If the measuring unit 107 stops its calculation after calculating the linear predictor coefficient of the N2 order, the N2 order linear predictor coefficient is applied to a variable sage synthesis filter 40 in the synthesis side shown in FIG. 4. The controller 301 applies a variable filter control signal for controlling the number of the filter stages corresponding to the N2 order to the variable stage synthesis filter 40. The filter coefficient of the filter 40 is controlled by the linear predictor coefficient of the N2 order and the number of filter stages of the filter 40 is controlled by the variable stage filter control signal. Under such controls, the filter 40 is excited by an exciting signal and produces a synthesized speech sound signal to the D-A converter 127. As shown in FIG. 4, synthesis filter 40 is comprised of an adder 118, adders 410 to 414 of the same number as the filter stage number n previously set, multipliers 420 to 424, one-sample delays 430 to 434 and switches for controlling the number of filter stages. A control signal fed from the controller 301 on the analysis side is demodulated by a demodulator 112 on the synthesis side and is then sent to the filter stage controller 401. The controller 401, in response to the control signal, turns on switches SWo to SWn2 (in the drawing, SW4 is expressed SWn2) and turns off the remaining switches. With respect to the coefficient of the synthesis filter, the K parameter of the N2 order calculated on the synthesis side is converted into an α parameter by the K-α converter 113. The α parameter of the N2 order is applied to the corresponding multiplier 420 to 424. In the drawing, the α parameter corresponding to the N2 order is applied to the multiplier 423 for setting the filter coefficient. In place of the arrangement having the measuring unit 107 supplying the linear predictor coefficient of the N2 order and the controller 301 supplying the variable stage synthesis filter control signal to the synthesis filter, the linear predictor coefficient of the N3 order can be always transferred and the linear predictor coefficients from the (N2)+1 to the N3 order set to zero. In this alternative, the use of the fixed stage synthesis filter of n3 stages can attain approximately the same effect as that attained by the variable stage synthesis filter.
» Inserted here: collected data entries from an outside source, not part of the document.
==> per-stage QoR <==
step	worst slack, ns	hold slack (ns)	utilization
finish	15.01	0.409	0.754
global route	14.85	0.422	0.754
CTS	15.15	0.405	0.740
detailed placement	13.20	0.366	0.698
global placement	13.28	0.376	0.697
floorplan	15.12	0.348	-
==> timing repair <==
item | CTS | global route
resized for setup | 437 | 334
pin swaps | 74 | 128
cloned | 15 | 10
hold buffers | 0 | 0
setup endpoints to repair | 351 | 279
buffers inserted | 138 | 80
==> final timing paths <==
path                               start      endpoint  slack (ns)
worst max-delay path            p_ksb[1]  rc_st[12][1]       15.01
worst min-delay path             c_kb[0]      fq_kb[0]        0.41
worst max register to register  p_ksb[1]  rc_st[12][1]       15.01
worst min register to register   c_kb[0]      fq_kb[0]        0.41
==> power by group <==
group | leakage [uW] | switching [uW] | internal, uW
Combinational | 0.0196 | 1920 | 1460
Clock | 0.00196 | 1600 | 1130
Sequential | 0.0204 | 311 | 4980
What follows belongs to an exercise in optimizing a design on an open flow for small area, a short achievable clock period and few clock cycles; a production flow would make more cautious choices.

## sierra
Design lz77_dec, start of the top module:
module lz77_dec (
    input  wire        clk,
    input  wire        rst,              
    input  wire        start,
    input  wire [15:0] npix,             
    output wire        busy,
    output wire        done,             
    output wire        err,              
    input  wire        in_valid,
    output wire        in_ready,
    input  wire [7:0]  in_byte,
    output wire        out_valid,
    input  wire        out_ready,
    output wire [23:0] out_pixel         
);
Size: about 840 cells after synthesis, ~58 I/O pins, about 0.0082 mm^2 of cells after synthesis.
==> module lz77_dec, before the edit <==
module lz77_dec (
    input  wire        clk,
    input  wire        rst,              
    input  wire        start,
    input  wire [15:0] npix,             
    output wire        busy,
    output wire        done,             
    output wire        err,              
    input  wire        in_valid,
    output wire        in_ready,
    input  wire [7:0]  in_byte,
    output wire        out_valid,
    input  wire        out_ready,
    output wire [23:0] out_pixel         
);
    localparam SW_N = 17;
    reg              busy_r;             
    reg              fin;                
    reg              err_r;
    reg              first;              
    reg [15:0]       prem;               
    reg [3:0]        rs;                 
    reg              t_v;                
    reg              t_copy;             
    reg [3:0]        t_val;              
    reg [3:0]        t_rem;              
    reg [2:0]        t_n;                
    reg              t_err;              
    reg              t_more;             
    reg [7:0]        q;                  
    reg              q_v;
    reg [4*SW_N-1:0] sw;                 
    reg [2:0]        ph3;                
    reg              ov;
    assign done      = busy_r && fin && !ov;
    assign busy      = busy_r && !done;
    assign err       = err_r;
    assign out_valid = ov;
    reg [11:0] pix;
    always @* begin
        pix = ({12{ph3[0]}} & {sw[4*14 +: 4], sw[4*15 +: 4], sw[4*16 +: 4]})
            | ({12{ph3[1]}} & {sw[4*13 +: 4], sw[4*14 +: 4], sw[4*15 +: 4]})
            | ({12{ph3[2]}} & {sw[4*12 +: 4], sw[4*13 +: 4], sw[4*14 +: 4]});
    end
    assign out_pixel = {pix[11:8], 4'h0, pix[7:4], 4'h0, pix[3:0], 4'h0};
    wire       t_last = (t_rem <= 4'd3);
    wire [1:0] n      = {t_n[2] | t_n[1], t_n[2] | t_n[0]};
    wire [4*18-1:0] ws = {sw[4*15 +: 4], sw};
    wire [4*10-1:0] s8 = t_val[3] ? ws[4*8 +: 40] : ws[0 +: 40];
    wire [4*6-1:0]  s4 = t_val[2] ? s8[4*4 +: 24] : s8[0 +: 24];
    wire [4*4-1:0]  s2 = t_val[1] ? s4[4*2 +: 16] : s4[0 +: 16];
    wire [4*3-1:0]  s1 = t_val[0] ? s2[4*1 +: 12] : s2[0 +: 12];
    wire [3:0] x0 = t_copy ? s1[0 +: 4] : t_val;
    wire [3:0] x1 = s1[4 +: 4];
    wire [3:0] x2 = s1[8 +: 4];
    wire out_ok = !ov || out_ready;      
    wire go     = busy_r && !fin && t_v && out_ok;
    wire dec    = busy_r && !fin && t_v && !t_err && out_ok;   
    wire t_free = !t_v || (go && (t_last || t_err));
    assign in_ready = busy_r && !fin && !q_v && (!t_v || t_more);
    wire take_in = in_valid && in_ready;
    wire take_cmd = start && !busy;
    wire [1:0] ph  = {ph3[2], ph3[1]};
    wire [2:0] tot = {1'b0, ph} + {1'b0, n};
    wire       pix_done = dec && (ph3[2] || (ph3[1] && !t_n[0]) || (ph3[0] && t_n[2]));
    wire [2:0] ph3_n = t_n[0] ? {ph3[1:0], ph3[2]}
                     : t_n[1] ? {ph3[0], ph3[2:1]} : ph3;
    wire [15:0] prem_c = {prem[15:3], 3'd0};
    reg  [3:0]  rs_sat;
    always @* begin
        rs_sat = 4'd15;
        if (prem_c == 16'd0 && prem[2:0] == 3'd5)
            rs_sat = 4'd15 - {1'b0, tot};
        else if (prem_c == 16'd0 && prem[2:0] == 3'd6 && tot[2])
            rs_sat = tot[0] ? 4'd13 : 4'd14;
    end
    wire [3:0]  rs_d = (rs == 4'd15) ? rs_sat : rs - {2'b00, n};
    reg  [3:0]  rs_s;                    
    always @* begin
        case (npix[2:0])
            3'd0:    rs_s = 4'd0;
            3'd1:    rs_s = 4'd3;
            3'd2:    rs_s = 4'd6;
            3'd3:    rs_s = 4'd9;
            3'd4:    rs_s = 4'd12;
            default: rs_s = 4'd15;
        endcase
        if (npix[15:3] != 13'd0)
            rs_s = 4'd15;
    end
    wire [7:0] nb = q_v ? q : in_byte;
    wire [3:0] k_oh    = t_v ? {t_n, 1'b0} : 4'b0001;   
    wire [4:0] rs5     = {1'b0, rs};
    wire [4:0] thr     = ({5{k_oh[0]}} & (rs5 - 5'd2)) | ({5{k_oh[1]}} & (rs5 - 5'd3))
                       | ({5{k_oh[2]}} & (rs5 - 5'd4)) | ({5{k_oh[3]}} & (rs5 - 5'd5));
    wire       thr_neg = thr[4];
    wire       first_a = first && !t_v;
    wire       nb_gt   = thr_neg || (!thr[3] && nb[6:4] > thr[2:0]);    
    wire       nb_lt   = !thr_neg && (thr[3] || nb[6:4] < thr[2:0]);    
    wire       lit_lt  = !thr_neg;                                      
    always @(posedge clk) begin
        if (dec) begin
            if (first)
                sw <= {SW_N{t_val}};
            else
                sw <= ({4*SW_N{t_n[0]}} & {x0, sw[4*SW_N-1:4]})
                    | ({4*SW_N{t_n[1]}} & {x1, x0, sw[4*SW_N-1:8]})
                    | ({4*SW_N{t_n[2]}} & {x2, x1, x0, sw[4*SW_N-1:12]});
        end
        if (take_in && !(t_free && !q_v))
            q <= in_byte;
        if (t_free) begin
            t_copy <= nb[7];
            t_val  <= nb[7] ? nb[3:0] : nb[6:3];
            t_rem  <= nb[7] ? {1'b0, nb[6:4]} + 4'd2 : 4'd1;
            t_n    <= !nb[7] ? 3'b001 : (nb[6:4] == 3'd0) ? 3'b010 : 3'b100;
            t_err  <= nb[7] && (first_a || nb_gt);
            t_more <= nb[7] ? (!first_a && nb_lt) : lit_lt;
        end else if (go) begin
            t_rem  <= t_rem - 4'd3;
            t_n    <= (t_rem == 4'd4) ? 3'b001 : (t_rem == 4'd5) ? 3'b010 : 3'b100;
        end
    end
    always @(posedge clk) begin
        if (rst) begin
            busy_r <= 1'b0;
            fin    <= 1'b0;
            err_r  <= 1'b0;
            first  <= 1'b0;
            prem   <= 16'd0;
            rs     <= 4'd0;
            t_v    <= 1'b0;
            q_v    <= 1'b0;
            ph3    <= 3'b001;
            ov     <= 1'b0;
        end else begin
            if (ov && out_ready)
                ov <= 1'b0;
            if (pix_done)
                ov <= 1'b1;
            if (take_cmd) begin
                busy_r <= 1'b1;
                fin    <= (npix == 16'd0);
                err_r  <= 1'b0;
                first  <= 1'b1;
                prem   <= npix;
                rs     <= rs_s;
                t_v    <= 1'b0;
                q_v    <= 1'b0;
                ph3    <= 3'b001;
            end else begin
                if (done)
                    busy_r <= 1'b0;
                if (go) begin
                    if (t_err) begin
                        err_r <= 1'b1;
                        fin   <= 1'b1;
                    end else begin
                        first <= 1'b0;
                        ph3   <= ph3_n;
                        if (pix_done)
                            prem <= prem - 16'd1;
                        rs    <= rs_d;
                        if (rs == {2'b00, n})
                            fin <= 1'b1;
                    end
                end
                if (t_free) begin
                    t_v <= q_v || take_in;
                    q_v <= 1'b0;
                end else if (take_in) begin
                    q_v <= 1'b1;
                end
            end
        end
    end
endmodule
Settings: LEC_CHECK=0, CAP_MARGIN=20, CORE_MARGIN=2, CORE_UTILIZATION=40, CTS_BUF_LIST=sky130_fd_sc_hd__clkbuf_8, CTS_CLUSTER_SIZE=30, SETUP_SLACK_MARGIN=5, SLEW_MARGIN=20; clock period 8.0 ns.
standard.sh (not shown) runs the stock make flow with config.mk's settings and CLKGATE_MAP_FILE= SYNTH_SCRIPT=/design/flow/synth_recipe.tcl, a recipe that flattens the netlist after the stock synthesis.
==> flow/flow/run.sh <==
#!/bin/bash
# The standard layout, with plain buffers (buf_2) on the ports instead of
# the delay-cell buffers that buffer_ports picks by default. The whole
# make output goes to standard.log; ORFS keeps each step's log under orfs/logs.
set -euo pipefail
export BUFFER_PORTS_ARGS="-buffer_cell sky130_fd_sc_hd__buf_2"
bash standard.sh > standard.log 2>&1
sierra did not stop at any stage, and its layout met the timing, design-rule and antenna checks.
Input-level comparison between quartz and sierra:
-- flow/design.v --
<<< sierra, line 91
    wire [7:0] nb = q_v ? q : in_byte;
    wire [3:0] k_oh    = t_v ? {t_n, 1'b0} : 4'b0001;   
    wire [4:0] rs5     = {1'b0, rs};
    wire [4:0] thr     = ({5{k_oh[0]}} & (rs5 - 5'd2)) | ({5{k_oh[1]}} & (rs5 - 5'd3))
                       | ({5{k_oh[2]}} & (rs5 - 5'd4)) | ({5{k_oh[3]}} & (rs5 - 5'd5));
    wire       thr_neg = thr[4];
    wire       first_a = first && !t_v;
    wire       nb_gt   = thr_neg || (!thr[3] && nb[6:4] > thr[2:0]);    
    wire       nb_lt   = !thr_neg && (thr[3] || nb[6:4] < thr[2:0]);    
    wire       lit_lt  = !thr_neg;                                      
    always @(posedge clk) begin
        if (dec) begin
>>> quartz, line 91
    wire [7:0] nb = q_v ? q : in_byte;
    wire [3:0] k_oh    = t_v ? {t_n, 1'b0} : 4'b0001;   
    wire [4:0] len0    = {2'b00, nb[6:4]} + 5'd2;
    wire [4:0] rs5     = {1'b0, rs};
    wire [3:0] gt_k    = {len0 + 5'd3 > rs5, len0 + 5'd2 > rs5,
                          len0 + 5'd1 > rs5, len0 > rs5};
    wire [3:0] lt_k    = {len0 + 5'd3 < rs5, len0 + 5'd2 < rs5,
                          len0 + 5'd1 < rs5, len0 < rs5};
    wire [3:0] llt_k   = {rs5 > 5'd4, rs5 > 5'd3, rs5 > 5'd2, rs5 > 5'd1};
    wire       first_a = first && !t_v;
    wire       nb_gt   = |(gt_k & k_oh);        
    wire       nb_lt   = |(lt_k & k_oh);        
    wire       lit_lt  = |(llt_k & k_oh);       
    always @(posedge clk) begin
        if (dec) begin
### Flow results
Compared quartz against sierra; final-layout setup total negative slack within noise. Compared with sierra, quartz shows a worst path arrival time that is 0.12 ns higher. Number of vias per cell after detailed routing was lower in quartz than in sierra. Taking sierra as the reference, in quartz setup slack went down, total track usage went up 0.55 points, top achievable clock speed dropped about 3.7%, synthesized area per cell lost 0.19 um^2, worst hold slack dropped 0.012 ns. Cell area after layout grows slightly when moving from sierra to quartz.
Function was not checked in any run of this note: the RTL went through the layout flow alone.

[separate check: timing with driven ports]
In the flow no input, the clock included, has a driving cell. The finished layouts below were timed again as built, in two steps.
Step 1: set_driving_cell puts a clkbuf_16 on clk and a buf_2 on each other input, an assumption about the parent block.
Step 2 times the ports against the registers' clock, not the clock port: input delays grow and output delays shrink by t, the midpoint of the rising clock arrivals with the driver on.
Three values: no drivers, after step 1, after step 2; two values: the first two.
run	t (ns)	slack for setup (ns)	worst setup path after step 2	latest minus earliest clock arrival (ns)	cell pins on the clock port's net
sierra	0.484	4.830 / 4.788 / 4.710	input to register	0.015 / 0.014	1
quartz	0.490	4.707 / 4.667 / 4.244	input to register	0.018 / 0.018	1
After both steps every run listed still meets setup and hold. For quartz, which loses most, drivers alone change the setup slack by -0.040 ns; drivers and shift together by -0.463 ns.
What follows belongs to an exercise in optimizing a design on an open flow for small area; a production flow would make more cautious choices. At most, simulation tests tie the RTL to the original design; equivalence was not proved. Power is estimated from default activity; no workload was simulated.

==> inputs of nickel <==
==> flow/design.v <==
module mnt_fxu (
    input  wire        clk,
    input  wire        rst,       
    input  wire        req,
    input  wire        we,
    input  wire [5:0]  addr,      
    input  wire [31:0] wdata,
    output wire        ready,
    output wire [31:0] rdata
);
    localparam [31:0] ID_VALUE = 32'h4D4E5431;
    reg [31:0] regs [0:15];
    reg [4:0]  ph;
    reg        run;
    reg [2:0]  pc;
    reg        ill, lipend;
    reg [3:0]  lird;
    reg [31:0] T, U;
    reg        cx, c, sa, sb, nz, guard, sticky, rs;
    reg        tq;            
    reg        bq;            
    reg        m_mul, m_div, m_md;  
    reg [4:0]  L;
    wire [5:0]  op = wdata[31:26];
    wire [3:0]  rd = wdata[25:22];
    wire [3:0]  ra = wdata[21:18];
    wire [3:0]  rb = wdata[17:14];
    wire [4:0]  k  = wdata[4:0];
    wire fmt_rrr = (op >= 6'h01 && op <= 6'h07) || op == 6'h0A;
    wire fmt_rrs = (op == 6'h08) || (op == 6'h09);
    wire fmt_rr  = (op == 6'h0B) || (op == 6'h0C) || (op >= 6'h10 && op <= 6'h17);
    wire fmt_ri  = (op == 6'h30);
    reg legal;
    always @(*) begin
        if (fmt_rrr)      legal = (wdata[13:0] == 14'd0);
        else if (fmt_rrs) legal = (wdata[17:5] == 13'd0);
        else if (fmt_rr)  legal = (wdata[17:0] == 18'd0);
        else if (fmt_ri)  legal = (wdata[21:0] == 22'd0);
        else              legal = 1'b0;
    end
    wire is_reg  = addr[5:4] == 2'b10;
    wire is_cmd  = we && addr == 6'h03;
    wire k_rd    = !we;
    wire k_wrr   = we && is_reg;
    wire k_li    = is_cmd && lipend;
    wire k_cmd   = is_cmd && !lipend && legal && !fmt_ri;
    wire k_long  = k_rd || k_wrr || k_li || k_cmd;
    wire imm     = req && !k_long;
    wire o_mul   = op == 6'h05 || op == 6'h06;
    wire o_div   = op == 6'h07;
    wire o_tof   = op == 6'h17;
    wire o_fromf = op == 6'h13;
    wire md      = o_mul || o_div;
    wire o_simple = fmt_rrr && !md;
    wire [2:0] last = k_rd ? 3'd1 : (k_wrr || k_li) ? 3'd0 :
                      o_div ? 3'd6 : o_mul ? 3'd4 : 3'd1;
    wire p_load  = run && k_cmd && (md ? pc == 3'd1 : pc == 3'd0);
    wire p_loadu = run && k_cmd && pc == 3'd0;
    wire p_out   = run && k_cmd && pc == last;
    wire p_copy  = run && k_cmd && o_div && pc == 3'd5;
    wire p_wr    = run && pc == 3'd0 && (k_wrr || k_li);
    wire s_rev   = run && (m_mul || m_div) && pc == 3'd2;
    wire s_zero  = run && m_div && pc == 3'd3;
    wire s_mul   = run && m_mul && pc == 3'd3;
    wire s_div   = run && m_div && pc == 3'd4;
    wire ph0  = ph == 5'd0;
    wire ph31 = ph == 5'd31;
    assign ready = imm || (run && (k_rd ? (pc == 3'd1 && ph == 5'd1) : (ph31 && pc == last)));
    wire [3:0] idx_x = k_rd ? addr[3:0] :
                       (run && pc == 3'd0 && fmt_rrr) ? rb :
                       (run && md && pc >= 3'd2) ? rd : ra;
    wire       x = regs[idx_x][0];
    wire negx = ((o_div && pc == 3'd1) || (o_tof && pc == 3'd0)) && sa;
    wire xn   = x ^ (negx && cx);
    wire [7:0] fe = U[30:23];
    reg  [5:0] dd;
    always @(*) begin
        case (op)
            6'h03, 6'h04:             dd = 6'h36;            
            6'h08:                    dd = -{1'b0, k};
            6'h09:                    dd = {1'b0, k};
            6'h10, 6'h11, 6'h12:      dd = 6'h36;            
            6'h14, 6'h15, 6'h16, 6'h05: dd = 6'd10;
            6'h13:                    dd = 6'd12 - fe[5:0];   
            6'h17:                    dd = {1'b0, L} - 6'd23;
            default:                  dd = 6'd0;
        endcase
    end
    reg  [4:0] sel_s;
    always @(*) begin
        case (op)
            6'h03, 6'h04:             sel_s = 5'd8;
            6'h08:                    sel_s = k + 5'd30;
            6'h09:                    sel_s = 5'd30 - k;
            6'h10, 6'h11, 6'h12:      sel_s = 5'd8;
            6'h14, 6'h15, 6'h16:      sel_s = 5'd20;
            6'h13:                    sel_s = fe[4:0] + 5'd18;
            6'h17:                    sel_s = 5'd21 - L;
            default:                  sel_s = 5'd30;
        endcase
    end
    wire [3:0] ph4  = ph[3:0];
    wire [4:0] sel  = s_rev ? {ph4, 1'b0} :
                      (md && pc == 3'd4) ? {ph4, 1'b0} + ((op == 6'h05) ? 5'd10 : 5'd0) :
                      (md && pc == 3'd6) ? {ph4 - 4'd1, 1'b0} : sel_s;
    wire       tp   = (ph0 && sel == 5'd31 && !md) ? tq : T[sel];
    wire [6:0] j    = {2'b00, ph} + {dd[5], dd};
    wire       jneg = j[6];
    wire       jbig = !j[6] && j[5];
    wire sub   = op == 6'h02 || op == 6'h04;
    wire fill  = (op == 6'h09 || op == 6'h14 || op == 6'h15) ? sa :
                 (op == 6'h05) ? guard : 1'b0;
    wire v_sh  = jneg ? 1'b0 : jbig ? fill : tp;
    reg  win;
    always @(*) begin
        case (op)
            6'h0B:   win = ph >= 5'd10;
            6'h0C:   win = ph <  5'd10;
            6'h12:   win = ph >= 5'd10 && ph <= 5'd17;
            6'h16:   win = ph <= 5'd7;
            default: win = 1'b1;
        endcase
    end
    wire f_fnz  = |U[22:0];
    wire f_zero = (fe == 8'hFF && f_fnz) || fe <= 8'd116;
    wire f_sat  = fe >= 8'd148;
    wire       up    = guard && (sticky || v_sh);
    wire [7:0] e8    = {3'd0, L} + 8'd117;
    wire       ebit  = e8[ph[2:0] + 3'd1];
    reg  a_bit, inv, c0, use_x;
    always @(*) begin
        a_bit = v_sh & win;
        inv   = 1'b0;
        c0    = 1'b0;
        use_x = 1'b0;
        if (o_simple) begin
            if (op == 6'h0A) a_bit = x & tp;
            else begin
                a_bit = v_sh;
                inv   = sub;
                c0    = sub;
                use_x = 1'b1;
            end
        end else if (o_div) begin
            a_bit = tp;
            inv   = sa ^ sb;
            c0    = sa ^ sb;
        end else if (o_fromf) begin
            a_bit = v_sh;
            inv   = sa;
            c0    = sa;
        end else if (o_tof) begin
            a_bit = (ph <= 5'd22) ? v_sh : ebit;
            c0    = up;
        end
    end
    wire sa_in = a_bit ^ inv;
    wire sb_in = use_x & x;
    wire s_cin = ph0 ? c0 : c;
    wire c_nx  = (sa_in & sb_in) | (sa_in & s_cin) | (sb_in & s_cin);
    wire o     = (((o_div || o_tof) && !nz) || (o_fromf && f_zero)) ? 1'b0 :
                 (o_fromf && f_sat) ? (ph31 ? sa : !sa) :
                 (o_tof && ph31) ? sa : (sa_in ^ sb_in ^ s_cin);
    wire        lw   = run && ((pc == 3'd0 && !ph0) ||
                               (pc == 3'd1 && (ph0 ? !m_md : m_md)) ||
                               (pc == 3'd2 && ph0 && m_md) ||
                               (pc == 3'd5 && !ph0 && m_div) ||
                               (pc == 3'd6 && ph0 && m_div));
    wire        bsub = s_div && (bq ^ sb);
    wire        ben  = s_div || (s_mul && tq);
    wire        ain  = (s_div || lw) ? tq : (s_mul || s_zero) ? 1'b0 : T[31];
    wire [31:0] aa   = {T[30:0], ain};
    wire [31:0] bb   = (U & {32{ben}}) ^ {32{bsub}};
    wire [31:0] sum;
    wire [32:0] cy;
    assign cy[0] = bsub;
    genvar gi;
    generate for (gi = 0; gi < 32; gi = gi + 1) begin : rca
        assign sum[gi]  = aa[gi] ^ bb[gi] ^ cy[gi];
        assign cy[gi+1] = (aa[gi] & bb[gi]) | (aa[gi] & cy[gi]) | (bb[gi] & cy[gi]);
    end endgenerate
    wire       wr   = p_wr || p_out || s_rev || s_div;
    wire [3:0] widx = k_wrr ? addr[3:0] : k_li ? lird : rd;
    wire       wbit = p_wr ? wdata[ph] : s_rev ? tp : s_div ? bq : o;
    integer r;
    always @(posedge clk) begin
        for (r = 0; r < 16; r = r + 1)
            regs[r] <= {(wr && widx == r) ? wbit : regs[r][0], regs[r][31:1]};
    end
    wire [31:0] id_v = ID_VALUE;
    reg t_in;
    always @(*) begin
        if (k_rd)         t_in = is_reg ? x : (addr == 6'h00) ? id_v[ph] :
                                 (addr == 6'h02) && ((ph == 5'd1 && ill) || (ph == 5'd4 && lipend));
        else if (p_load)  t_in = (o_fromf && ph > 5'd22) ? ph == 5'd23 : xn;   
        else if (p_copy)  t_in = ph0 ? bq : x;
        else if (s_rev)   t_in = ph31 ? tp : x;
        else              t_in = x;
    end
    always @(posedge clk) begin
        T   <= sum;
        if (p_loadu) U <= {o_tof ? xn : x, U[31:1]};
        cx <= ph31 ? 1'b0 : (cx | x);
        c  <= c_nx;
        tq <= t_in;
        bq <= !sum[31];
        m_mul <= o_mul;
        m_div <= o_div;
        m_md  <= k_cmd && md;
    end
    always @(posedge clk) begin
        if (rst) begin
            ph     <= 5'd0;
            run    <= 1'b0;
            pc     <= 3'd0;
            ill    <= 1'b0;
            lipend <= 1'b0;
            lird   <= 4'd0;
        end else begin
            ph <= ph + 5'd1;
            if (!run) begin
                if (req && k_long && ph31) begin
                    run <= 1'b1;
                    pc  <= 3'd0;
                end
                if (imm && we) begin
                    if (addr == 6'h02) begin
                        if (wdata[1]) ill <= 1'b0;
                    end else if (addr == 6'h03) begin
                        if (!legal) ill <= 1'b1;
                        else if (fmt_ri) begin
                            lipend <= 1'b1;
                            lird   <= rd;
                        end
                    end
                end
            end else if (ready) begin
                run <= 1'b0;
                if (k_li) lipend <= 1'b0;
            end else if (ph31) begin
                pc <= pc + 3'd1;
            end
        end
    end
    always @(posedge clk) begin
        if (!run && ph31) begin
            sa     <= x;
            nz     <= 1'b0;
            guard  <= 1'b0;
            sticky <= 1'b0;
            rs     <= 1'b0;
        end else begin
            if (p_loadu && ph31) sb <= x;
            if (p_loadu && o_tof && ph >= 5'd25) rs <= rs | T[23];
            if (p_out && o_mul && ph0) guard <= T[31];
            if (p_loadu && (o_tof ? xn : x)) begin
                nz     <= 1'b1;
                L      <= ph;
                guard  <= ph >= 5'd24 && T[22];
                sticky <= ph >= 5'd25 && (rs || T[23]);
            end
        end
    end
    genvar gr;
    generate for (gr = 0; gr < 32; gr = gr + 1) begin : rdv
        assign rdata[gr] = T[31 - gr];
    end endgenerate
endmodule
In the above-mentioned example according to the invention, when the normalized predictor residual power of the high order exceeds the accuracy range in the limited accuracy arithmetic because of high predictivity, as in the stationary part of voiced sound, the control 301 detects this to stop the calculation of the linear predictor coefficients of the superfluous order. The filter stage control signal is used corresponding to the order where the normalized predictive residual power is within the accuracy range of the apparatus. Further, the linear predictive coefficient of a higher order than that limiting order is treated as zero. For this, the speech sound may be stably synthesized at all times.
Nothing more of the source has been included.